Records drawn from a dataset:
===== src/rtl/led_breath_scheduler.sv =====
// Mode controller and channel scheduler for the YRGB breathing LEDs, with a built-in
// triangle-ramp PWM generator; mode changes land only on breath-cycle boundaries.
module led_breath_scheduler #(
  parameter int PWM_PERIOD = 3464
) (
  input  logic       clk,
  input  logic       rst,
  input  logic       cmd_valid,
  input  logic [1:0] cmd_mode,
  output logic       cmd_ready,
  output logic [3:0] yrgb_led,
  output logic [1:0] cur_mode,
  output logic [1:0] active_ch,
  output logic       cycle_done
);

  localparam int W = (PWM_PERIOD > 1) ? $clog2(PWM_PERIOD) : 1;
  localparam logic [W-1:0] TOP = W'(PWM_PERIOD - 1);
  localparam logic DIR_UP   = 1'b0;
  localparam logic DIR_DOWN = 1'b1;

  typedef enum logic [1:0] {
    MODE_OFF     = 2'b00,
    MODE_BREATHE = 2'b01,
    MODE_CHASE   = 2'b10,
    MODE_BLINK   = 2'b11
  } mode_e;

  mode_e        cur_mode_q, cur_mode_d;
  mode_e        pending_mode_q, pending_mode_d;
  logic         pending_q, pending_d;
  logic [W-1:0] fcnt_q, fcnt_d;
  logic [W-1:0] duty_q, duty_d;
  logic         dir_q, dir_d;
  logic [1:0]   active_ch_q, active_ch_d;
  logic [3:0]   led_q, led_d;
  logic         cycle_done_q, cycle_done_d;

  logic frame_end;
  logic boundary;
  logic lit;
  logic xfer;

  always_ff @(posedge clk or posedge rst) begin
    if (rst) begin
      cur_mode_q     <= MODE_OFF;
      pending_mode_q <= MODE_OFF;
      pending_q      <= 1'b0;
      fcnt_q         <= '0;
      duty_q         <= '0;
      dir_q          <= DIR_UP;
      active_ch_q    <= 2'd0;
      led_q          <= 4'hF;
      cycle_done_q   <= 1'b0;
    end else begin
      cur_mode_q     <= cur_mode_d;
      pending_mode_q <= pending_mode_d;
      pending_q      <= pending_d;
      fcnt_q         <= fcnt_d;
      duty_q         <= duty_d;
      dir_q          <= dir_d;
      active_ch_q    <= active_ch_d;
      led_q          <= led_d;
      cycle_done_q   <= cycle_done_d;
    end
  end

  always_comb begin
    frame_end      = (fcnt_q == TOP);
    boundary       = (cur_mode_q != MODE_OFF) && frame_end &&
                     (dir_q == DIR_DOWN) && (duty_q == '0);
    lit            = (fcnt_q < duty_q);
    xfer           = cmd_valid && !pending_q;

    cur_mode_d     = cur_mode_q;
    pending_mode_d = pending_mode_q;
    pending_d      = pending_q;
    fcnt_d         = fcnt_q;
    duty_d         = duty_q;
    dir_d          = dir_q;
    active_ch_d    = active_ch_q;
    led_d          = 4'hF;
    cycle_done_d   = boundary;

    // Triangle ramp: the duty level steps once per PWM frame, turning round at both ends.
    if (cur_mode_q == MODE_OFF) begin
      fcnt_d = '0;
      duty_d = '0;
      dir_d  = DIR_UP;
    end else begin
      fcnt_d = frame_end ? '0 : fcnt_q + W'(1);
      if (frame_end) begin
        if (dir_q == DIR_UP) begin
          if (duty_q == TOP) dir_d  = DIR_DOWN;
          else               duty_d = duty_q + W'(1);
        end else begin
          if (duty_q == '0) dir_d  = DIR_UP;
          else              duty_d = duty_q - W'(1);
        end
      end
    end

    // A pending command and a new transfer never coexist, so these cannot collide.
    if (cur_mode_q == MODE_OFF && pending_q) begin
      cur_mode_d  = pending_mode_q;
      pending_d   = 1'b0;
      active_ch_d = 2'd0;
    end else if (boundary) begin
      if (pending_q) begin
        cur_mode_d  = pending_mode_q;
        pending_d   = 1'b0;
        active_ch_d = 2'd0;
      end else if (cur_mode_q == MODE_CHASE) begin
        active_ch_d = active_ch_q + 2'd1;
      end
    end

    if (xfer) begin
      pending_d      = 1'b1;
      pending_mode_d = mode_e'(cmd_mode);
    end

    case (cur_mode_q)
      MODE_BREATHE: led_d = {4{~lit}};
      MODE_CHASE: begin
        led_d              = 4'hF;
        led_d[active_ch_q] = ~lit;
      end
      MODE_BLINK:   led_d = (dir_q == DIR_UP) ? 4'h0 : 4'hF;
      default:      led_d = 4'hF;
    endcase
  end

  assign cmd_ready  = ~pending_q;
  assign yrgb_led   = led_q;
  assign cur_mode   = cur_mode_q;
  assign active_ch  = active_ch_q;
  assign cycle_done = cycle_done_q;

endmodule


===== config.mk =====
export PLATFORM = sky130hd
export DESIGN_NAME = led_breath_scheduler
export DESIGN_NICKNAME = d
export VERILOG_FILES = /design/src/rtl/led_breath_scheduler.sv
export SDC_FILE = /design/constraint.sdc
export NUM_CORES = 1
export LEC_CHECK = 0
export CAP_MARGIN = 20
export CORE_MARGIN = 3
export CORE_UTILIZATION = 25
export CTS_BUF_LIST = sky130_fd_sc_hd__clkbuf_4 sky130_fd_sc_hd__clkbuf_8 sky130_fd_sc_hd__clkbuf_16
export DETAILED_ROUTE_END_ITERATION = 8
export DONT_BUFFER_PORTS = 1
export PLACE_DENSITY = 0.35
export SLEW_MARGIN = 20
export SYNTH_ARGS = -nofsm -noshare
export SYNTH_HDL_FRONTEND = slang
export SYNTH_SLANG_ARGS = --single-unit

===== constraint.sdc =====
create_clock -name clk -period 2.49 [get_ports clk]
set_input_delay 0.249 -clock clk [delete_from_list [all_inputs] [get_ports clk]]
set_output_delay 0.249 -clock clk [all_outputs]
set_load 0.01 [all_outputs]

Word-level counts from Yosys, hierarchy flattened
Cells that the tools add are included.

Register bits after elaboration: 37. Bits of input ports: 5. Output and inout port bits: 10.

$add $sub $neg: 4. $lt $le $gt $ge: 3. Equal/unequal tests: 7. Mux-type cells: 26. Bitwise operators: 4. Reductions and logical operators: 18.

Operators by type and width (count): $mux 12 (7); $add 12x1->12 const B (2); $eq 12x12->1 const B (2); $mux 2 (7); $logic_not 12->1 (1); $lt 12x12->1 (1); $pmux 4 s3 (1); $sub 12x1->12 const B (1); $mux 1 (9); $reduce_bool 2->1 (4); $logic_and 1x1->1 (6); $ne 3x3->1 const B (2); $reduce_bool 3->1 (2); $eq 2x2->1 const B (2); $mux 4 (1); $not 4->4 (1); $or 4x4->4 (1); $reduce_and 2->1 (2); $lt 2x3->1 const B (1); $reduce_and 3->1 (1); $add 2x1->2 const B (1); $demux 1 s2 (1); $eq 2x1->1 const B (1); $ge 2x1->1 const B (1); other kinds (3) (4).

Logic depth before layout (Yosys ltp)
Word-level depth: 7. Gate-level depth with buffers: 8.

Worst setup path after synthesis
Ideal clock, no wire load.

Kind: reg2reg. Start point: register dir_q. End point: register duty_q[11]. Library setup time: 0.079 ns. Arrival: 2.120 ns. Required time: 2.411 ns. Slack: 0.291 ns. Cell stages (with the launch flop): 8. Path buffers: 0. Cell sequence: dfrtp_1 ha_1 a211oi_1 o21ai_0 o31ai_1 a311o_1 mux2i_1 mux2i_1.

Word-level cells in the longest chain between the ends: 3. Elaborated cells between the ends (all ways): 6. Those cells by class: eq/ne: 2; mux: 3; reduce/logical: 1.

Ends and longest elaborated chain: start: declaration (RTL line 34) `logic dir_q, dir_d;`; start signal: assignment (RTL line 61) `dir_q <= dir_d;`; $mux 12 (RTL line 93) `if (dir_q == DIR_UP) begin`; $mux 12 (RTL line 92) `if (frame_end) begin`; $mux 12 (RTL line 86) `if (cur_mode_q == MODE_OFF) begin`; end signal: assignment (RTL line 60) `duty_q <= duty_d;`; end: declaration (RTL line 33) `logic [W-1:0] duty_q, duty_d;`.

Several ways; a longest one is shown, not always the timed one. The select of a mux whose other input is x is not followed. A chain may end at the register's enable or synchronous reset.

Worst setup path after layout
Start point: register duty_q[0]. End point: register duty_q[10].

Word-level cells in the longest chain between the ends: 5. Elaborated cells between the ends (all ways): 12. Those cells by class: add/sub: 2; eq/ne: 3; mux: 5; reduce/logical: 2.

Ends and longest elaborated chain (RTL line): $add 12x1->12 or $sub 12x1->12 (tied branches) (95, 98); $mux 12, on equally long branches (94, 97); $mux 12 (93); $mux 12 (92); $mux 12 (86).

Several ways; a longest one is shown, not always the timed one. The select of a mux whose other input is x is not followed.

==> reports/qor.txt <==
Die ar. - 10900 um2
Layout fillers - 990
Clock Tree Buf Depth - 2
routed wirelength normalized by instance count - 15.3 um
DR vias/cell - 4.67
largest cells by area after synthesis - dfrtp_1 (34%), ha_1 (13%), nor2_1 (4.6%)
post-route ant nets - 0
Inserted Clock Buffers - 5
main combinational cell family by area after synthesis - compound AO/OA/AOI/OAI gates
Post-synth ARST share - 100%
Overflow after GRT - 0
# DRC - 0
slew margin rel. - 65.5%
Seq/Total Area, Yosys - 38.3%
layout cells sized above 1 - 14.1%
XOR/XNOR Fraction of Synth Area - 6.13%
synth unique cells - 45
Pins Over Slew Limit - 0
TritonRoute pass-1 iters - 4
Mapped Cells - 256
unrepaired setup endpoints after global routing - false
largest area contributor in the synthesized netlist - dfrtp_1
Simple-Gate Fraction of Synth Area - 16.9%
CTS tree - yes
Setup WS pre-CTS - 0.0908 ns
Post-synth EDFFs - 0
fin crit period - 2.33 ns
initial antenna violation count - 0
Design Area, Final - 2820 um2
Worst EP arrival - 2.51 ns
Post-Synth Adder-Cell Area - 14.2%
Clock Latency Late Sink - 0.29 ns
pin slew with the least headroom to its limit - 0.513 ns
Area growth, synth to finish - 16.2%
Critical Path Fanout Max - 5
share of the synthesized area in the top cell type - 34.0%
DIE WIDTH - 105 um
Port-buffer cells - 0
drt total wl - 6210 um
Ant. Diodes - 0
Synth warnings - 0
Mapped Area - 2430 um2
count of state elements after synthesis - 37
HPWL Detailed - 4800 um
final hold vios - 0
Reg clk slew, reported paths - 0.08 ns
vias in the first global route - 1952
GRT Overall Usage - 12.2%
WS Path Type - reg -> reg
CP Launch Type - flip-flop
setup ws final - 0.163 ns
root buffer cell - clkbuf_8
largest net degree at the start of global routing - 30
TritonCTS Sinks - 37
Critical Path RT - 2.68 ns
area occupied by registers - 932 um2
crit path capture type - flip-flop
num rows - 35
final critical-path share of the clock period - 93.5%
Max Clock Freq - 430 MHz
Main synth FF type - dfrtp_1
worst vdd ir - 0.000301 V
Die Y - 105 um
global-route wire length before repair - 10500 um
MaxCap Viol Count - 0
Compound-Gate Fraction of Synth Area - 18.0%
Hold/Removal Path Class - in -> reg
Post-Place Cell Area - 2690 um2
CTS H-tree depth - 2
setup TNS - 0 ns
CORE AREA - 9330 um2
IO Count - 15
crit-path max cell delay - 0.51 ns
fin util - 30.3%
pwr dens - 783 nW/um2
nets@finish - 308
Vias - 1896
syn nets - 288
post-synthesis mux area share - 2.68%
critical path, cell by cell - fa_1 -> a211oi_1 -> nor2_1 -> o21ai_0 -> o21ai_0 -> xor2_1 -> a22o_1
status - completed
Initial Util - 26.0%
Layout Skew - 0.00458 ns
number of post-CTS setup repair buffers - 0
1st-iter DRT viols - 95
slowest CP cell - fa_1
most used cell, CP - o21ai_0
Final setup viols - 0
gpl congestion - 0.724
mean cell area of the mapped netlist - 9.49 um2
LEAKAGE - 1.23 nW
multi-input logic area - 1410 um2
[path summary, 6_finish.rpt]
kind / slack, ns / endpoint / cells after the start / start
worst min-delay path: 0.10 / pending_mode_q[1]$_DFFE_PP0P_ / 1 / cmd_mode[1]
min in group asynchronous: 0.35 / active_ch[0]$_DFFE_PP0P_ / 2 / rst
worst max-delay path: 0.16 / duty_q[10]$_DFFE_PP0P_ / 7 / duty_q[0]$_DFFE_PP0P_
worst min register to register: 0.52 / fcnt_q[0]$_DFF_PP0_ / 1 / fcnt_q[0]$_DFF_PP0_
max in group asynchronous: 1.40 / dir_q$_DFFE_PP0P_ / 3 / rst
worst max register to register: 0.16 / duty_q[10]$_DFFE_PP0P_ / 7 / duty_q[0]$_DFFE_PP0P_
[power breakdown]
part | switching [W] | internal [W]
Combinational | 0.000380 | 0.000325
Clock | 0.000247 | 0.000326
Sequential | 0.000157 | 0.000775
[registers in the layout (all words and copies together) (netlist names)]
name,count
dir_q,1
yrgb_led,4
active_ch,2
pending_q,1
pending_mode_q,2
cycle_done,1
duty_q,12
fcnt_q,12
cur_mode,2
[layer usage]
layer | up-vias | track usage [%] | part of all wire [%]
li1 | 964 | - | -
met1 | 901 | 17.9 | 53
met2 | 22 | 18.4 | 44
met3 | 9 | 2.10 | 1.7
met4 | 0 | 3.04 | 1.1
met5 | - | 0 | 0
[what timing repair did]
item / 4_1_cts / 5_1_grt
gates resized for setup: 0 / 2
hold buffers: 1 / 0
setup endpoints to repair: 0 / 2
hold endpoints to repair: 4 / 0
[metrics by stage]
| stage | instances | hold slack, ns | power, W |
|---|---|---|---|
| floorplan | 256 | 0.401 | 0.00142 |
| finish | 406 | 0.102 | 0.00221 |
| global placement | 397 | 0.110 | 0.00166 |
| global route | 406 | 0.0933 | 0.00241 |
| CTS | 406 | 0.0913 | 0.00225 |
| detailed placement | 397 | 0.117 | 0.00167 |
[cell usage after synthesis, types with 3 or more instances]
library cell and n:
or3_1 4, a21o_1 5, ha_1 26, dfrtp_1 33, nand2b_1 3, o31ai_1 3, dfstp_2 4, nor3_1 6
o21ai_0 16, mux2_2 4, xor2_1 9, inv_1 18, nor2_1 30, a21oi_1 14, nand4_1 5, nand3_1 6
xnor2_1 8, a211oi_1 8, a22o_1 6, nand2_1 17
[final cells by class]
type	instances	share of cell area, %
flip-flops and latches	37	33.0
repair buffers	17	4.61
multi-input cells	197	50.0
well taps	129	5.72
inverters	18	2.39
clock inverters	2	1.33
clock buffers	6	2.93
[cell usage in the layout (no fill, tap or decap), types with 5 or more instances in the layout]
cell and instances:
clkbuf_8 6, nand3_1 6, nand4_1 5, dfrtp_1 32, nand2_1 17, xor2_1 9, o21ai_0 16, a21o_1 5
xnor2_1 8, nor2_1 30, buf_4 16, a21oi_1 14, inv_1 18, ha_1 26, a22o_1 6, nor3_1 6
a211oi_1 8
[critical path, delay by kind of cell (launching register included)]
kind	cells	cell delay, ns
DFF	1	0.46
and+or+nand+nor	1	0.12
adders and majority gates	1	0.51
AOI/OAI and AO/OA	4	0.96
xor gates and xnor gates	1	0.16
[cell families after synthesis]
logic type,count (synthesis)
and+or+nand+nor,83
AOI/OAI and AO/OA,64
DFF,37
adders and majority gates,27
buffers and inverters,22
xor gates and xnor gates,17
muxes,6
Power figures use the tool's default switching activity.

...

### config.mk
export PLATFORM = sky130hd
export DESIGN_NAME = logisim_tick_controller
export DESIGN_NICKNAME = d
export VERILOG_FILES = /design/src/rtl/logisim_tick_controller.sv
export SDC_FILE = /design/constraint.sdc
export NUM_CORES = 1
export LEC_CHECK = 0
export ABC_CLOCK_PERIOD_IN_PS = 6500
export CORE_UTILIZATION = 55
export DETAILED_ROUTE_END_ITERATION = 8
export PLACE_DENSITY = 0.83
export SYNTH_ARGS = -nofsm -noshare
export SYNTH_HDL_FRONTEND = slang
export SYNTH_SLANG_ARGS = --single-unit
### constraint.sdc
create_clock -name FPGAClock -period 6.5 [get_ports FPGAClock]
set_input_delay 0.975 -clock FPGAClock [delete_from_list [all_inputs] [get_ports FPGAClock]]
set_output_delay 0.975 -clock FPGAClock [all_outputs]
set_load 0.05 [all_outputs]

▶ Task goal
Above are the entries. Quote exactly the lines from the one bearing "export DESIGN_NAME = logisim_tick_controller" through the one bearing "set_load 0.05 [all_outputs]".

▶ Answer space
export DESIGN_NAME = logisim_tick_controller
export DESIGN_NICKNAME = d
export VERILOG_FILES = /design/src/rtl/logisim_tick_controller.sv
export SDC_FILE = /design/constraint.sdc
export NUM_CORES = 1
export LEC_CHECK = 0
export ABC_CLOCK_PERIOD_IN_PS = 6500
export CORE_UTILIZATION = 55
export DETAILED_ROUTE_END_ITERATION = 8
export PLACE_DENSITY = 0.83
export SYNTH_ARGS = -nofsm -noshare
export SYNTH_HDL_FRONTEND = slang
export SYNTH_SLANG_ARGS = --single-unit
### constraint.sdc
create_clock -name FPGAClock -period 6.5 [get_ports FPGAClock]
set_input_delay 0.975 -clock FPGAClock [delete_from_list [all_inputs] [get_ports FPGAClock]]
set_output_delay 0.975 -clock FPGAClock [all_outputs]
set_load 0.05 [all_outputs]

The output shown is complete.